Soil health and carbon storage in community gardens in the Perth metropolitan area, Australia

Community gardens, as common spaces where people gather to grow food, help foster public health, greener urban environments, life-long learning and vibrant communities. However, despite being promoted as sustainable horticulture and conservation agriculture, their soil health and carbon (C) sequestration potential, with implication for climate change mitigation, remains underexplored. This study assessed soil samples collected from raised beds (gardening area) and adjacent bare ground (control) at six community gardens in the Perth metropolitan area, Australia.

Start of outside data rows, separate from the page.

$ cat src/inc/acl_consts.vh
// Offsets, field positions and reset values of the capability register bank
`ifndef ACL_CONSTS_VH
`define ACL_CONSTS_VH

// Word offsets of the bank
`define ACL_OFS_ACS_HDR 12'h220
`define ACL_OFS_ACS_CTRL 12'h224
`define ACL_OFS_EGRESS 12'h228
`define ACL_OFS_LTR_HDR 12'h230
`define ACL_OFS_SNOOP 12'h234

// Capability header fields
`define ACL_HDR_ID_LSB 0
`define ACL_HDR_VER_LSB 16
`define ACL_HDR_NEXT_LSB 20
`define ACL_ACS_ID 16'h000D
`define ACL_LTR_ID 16'h0018
`define ACL_CAP_VER 4'h1
`define ACL_NEXT_PTR 12'h240

// Access-control capability/control word
`define ACL_FEAT_NUM 7
`define ACL_FEAT_CAP_LSB 0
`define ACL_FEAT_CAP_VAL 7'h7F
`define ACL_VEC_SIZE_LSB 8
`define ACL_VEC_SIZE_VAL 8'h08
`define ACL_FEAT_EN_LSB 16
`define ACL_FEAT_EN_RST 7'h00

// Egress control vector
`define ACL_EGRESS_W 8
`define ACL_EGRESS_RST 8'h00

// Snoop latency word
`define ACL_SNOOP_VAL_LSB 0
`define ACL_SNOOP_VAL_W 10
`define ACL_SNOOP_VAL_RST 10'h000
`define ACL_SNOOP_SCL_LSB 10
`define ACL_SNOOP_SCL_W 3
`define ACL_SNOOP_SCL_RST 3'h0

`endif

$ cat src/rtl/acl_cap_regs.v
// Access-control and latency-tolerance capability registers, Wishbone slave
//
// The Wishbone interface to the registers was chosen for this implementation.
`timescale 1ns/100ps
`include "acl_consts.vh"

module acl_cap_regs (
  // Clock, reset and enable
  input wire clk_i,
  input wire rst_i,
  input wire ce_i,
  // Port role: high on the upstream port, same-domain static strap
  input wire upstream_i,
  // Wishbone slave
  input wire cyc_i,
  input wire stb_i,
  input wire we_i,
  input wire [11:0] adr_i,
  input wire [3:0] sel_i,
  input wire [31:0] dat_i,
  output reg [31:0] dat_o,
  output reg ack_o,
  // Settings for the routing and power logic
  output reg [6:0] acs_en_o,
  output reg [7:0] egress_block_o,
  output reg [9:0] snoop_lat_val_o,
  output reg [2:0] snoop_lat_scale_o
);

  ////////////////////////////////////////////////////////////////////////
  // Decode

  localparam [1:0] ST_IDLE = 2'b01;
  localparam [1:0] ST_ACK = 2'b10;

  reg [1:0] state_q;
  reg [1:0] state_d;
  reg [6:0] acs_en_q;
  reg [7:0] egress_q;
  reg [9:0] snoop_val_q;
  reg [2:0] snoop_scl_q;

  wire req;
  wire hit_acs_ctrl;
  wire hit_egress;
  wire hit_snoop;
  wire [31:0] acs_ctrl_word;
  wire [31:0] egress_word;
  wire [31:0] snoop_word;
  wire [31:0] acs_ctrl_new;
  wire [31:0] egress_new;
  wire [31:0] snoop_new;
  reg [31:0] rd_word;

  // Header word from identifier; pointer is shared by both headers
  function [31:0] cap_header;
    input [15:0] id;
    begin
      // Fields sit back to back: pointer, version, identifier
      cap_header = {`ACL_NEXT_PTR, `ACL_CAP_VER, id};
    end
  endfunction

  // Which words exist on this port
  function present;
    input [11:0] adr;
    input up;
    begin
      case (adr)
        `ACL_OFS_ACS_HDR,
        `ACL_OFS_ACS_CTRL,
        `ACL_OFS_EGRESS:
          present = ~up;
        `ACL_OFS_LTR_HDR,
        `ACL_OFS_SNOOP:
          present = up;
        default:
          present = 1'b0;
      endcase
    end
  endfunction

  assign req = cyc_i & stb_i & (state_q == ST_IDLE);
  assign hit_acs_ctrl = present(adr_i, upstream_i) &&
                        (adr_i == `ACL_OFS_ACS_CTRL);
  assign hit_egress = present(adr_i, upstream_i) &&
                      (adr_i == `ACL_OFS_EGRESS);
  assign hit_snoop = present(adr_i, upstream_i) &&
                     (adr_i == `ACL_OFS_SNOOP);

  ////////////////////////////////////////////////////////////////////////
  // Register words as seen by software

  assign acs_ctrl_word = ({25'h0000000, acs_en_q} << `ACL_FEAT_EN_LSB) |
                         ({24'h000000, `ACL_VEC_SIZE_VAL}
                           << `ACL_VEC_SIZE_LSB) |
                         ({25'h0000000, `ACL_FEAT_CAP_VAL}
                           << `ACL_FEAT_CAP_LSB);
  assign egress_word = {24'h000000, egress_q};
  assign snoop_word = ({29'h00000000, snoop_scl_q} << `ACL_SNOOP_SCL_LSB) |
                      ({22'h000000, snoop_val_q} << `ACL_SNOOP_VAL_LSB);

  // Only the enable bits are writable in the control word
  acl_wr_merge u_merge_ctrl (
    .old_i(acs_ctrl_word),
    .wdat_i(dat_i),
    .sel_i(sel_i),
    .wmask_i(32'h007F0000),
    .new_o(acs_ctrl_new)
  );

  acl_wr_merge u_merge_egress (
    .old_i(egress_word),
    .wdat_i(dat_i),
    .sel_i(sel_i),
    .wmask_i(32'h000000FF),
    .new_o(egress_new)
  );

  // Reserved bits 15:13 and the no-snoop half are not writable here
  acl_wr_merge u_merge_snoop (
    .old_i(snoop_word),
    .wdat_i(dat_i),
    .sel_i(sel_i),
    .wmask_i(32'h00001FFF),
    .new_o(snoop_new)
  );

  // Unmapped or absent words read zero and still acknowledge
  always @* begin
    rd_word = 32'h00000000;
    if (present(adr_i, upstream_i)) begin
      case (adr_i)
        `ACL_OFS_ACS_HDR: rd_word = cap_header(`ACL_ACS_ID);
        `ACL_OFS_ACS_CTRL: rd_word = acs_ctrl_word;
        `ACL_OFS_EGRESS: rd_word = egress_word;
        `ACL_OFS_LTR_HDR: rd_word = cap_header(`ACL_LTR_ID);
        `ACL_OFS_SNOOP: rd_word = snoop_word;
        default: rd_word = 32'h00000000;
      endcase
    end
  end

  ////////////////////////////////////////////////////////////////////////
  // Bus handshake

  // One cycle of ack, then a mandatory idle cycle so a held strobe
  // is not taken twice
  always @* begin
    case (state_q)
      ST_IDLE: state_d = req ? ST_ACK : ST_IDLE;
      ST_ACK: state_d = ST_IDLE;
      default: state_d = ST_IDLE;
    endcase
  end

  always @(posedge clk_i) begin
    if (rst_i) begin
      state_q <= ST_IDLE;
      ack_o <= 1'b0;
      dat_o <= 32'h00000000;
    end else if (ce_i) begin
      state_q <= state_d;
      ack_o <= req;
      dat_o <= (req && !we_i) ? rd_word : 32'h00000000;
    end
  end

  ////////////////////////////////////////////////////////////////////////
  // Writable fields

  always @(posedge clk_i) begin
    if (rst_i) begin
      acs_en_q <= `ACL_FEAT_EN_RST;
      egress_q <= `ACL_EGRESS_RST;
      snoop_val_q <= `ACL_SNOOP_VAL_RST;
      snoop_scl_q <= `ACL_SNOOP_SCL_RST;
    end else if (ce_i && req && we_i) begin
      if (hit_acs_ctrl)
        acs_en_q <= acs_ctrl_new[`ACL_FEAT_EN_LSB +: `ACL_FEAT_NUM];
      if (hit_egress)
        egress_q <= egress_new[`ACL_EGRESS_W-1:0];
      if (hit_snoop) begin
        snoop_val_q <= snoop_new[`ACL_SNOOP_VAL_LSB +: `ACL_SNOOP_VAL_W];
        snoop_scl_q <= snoop_new[`ACL_SNOOP_SCL_LSB +: `ACL_SNOOP_SCL_W];
      end
    end
  end

  ////////////////////////////////////////////////////////////////////////
  // Outputs to routing and power logic, registered; masked off on the wrong port

  always @(posedge clk_i) begin
    if (rst_i) begin
      acs_en_o <= `ACL_FEAT_EN_RST;
      egress_block_o <= `ACL_EGRESS_RST;
      snoop_lat_val_o <= `ACL_SNOOP_VAL_RST;
      snoop_lat_scale_o <= `ACL_SNOOP_SCL_RST;
    end else if (ce_i) begin
      acs_en_o <= upstream_i ? 7'h00 : acs_en_q;
      egress_block_o <= upstream_i ? 8'h00 : egress_q;
      snoop_lat_val_o <= upstream_i ? snoop_val_q : 10'h000;
      snoop_lat_scale_o <= upstream_i ? snoop_scl_q : 3'h0;
    end
  end

endmodule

These sites covered three soil mapping units (SMUs): calcareous deep sands, coloured sand and pale sands The soil in raised beds exhibited superior characteristics than surrounding urban soil including lower bulk density, higher pH buffering capacity, available nutrients including nitrogen (N), phosphorus (P) and potassium (K), cation exchange capacity (CEC), total C and microbial biomass. Notably, we estimated that raised bed soils accumulated significant levels of C in the top 10 cm layer (0.55 kg/m² or 5.5 T/ha). Our findings also indicate no significant heavy metal contamination in any of the community garden soils. Although the global area of community gardens is marginally small, these results suggest they hold potential for carbon sequestration, especially in urban and peri-urban environments. The improved soil health and C storage potential in community garden soil are largely attributed to the regular application of compost produced within the community gardens.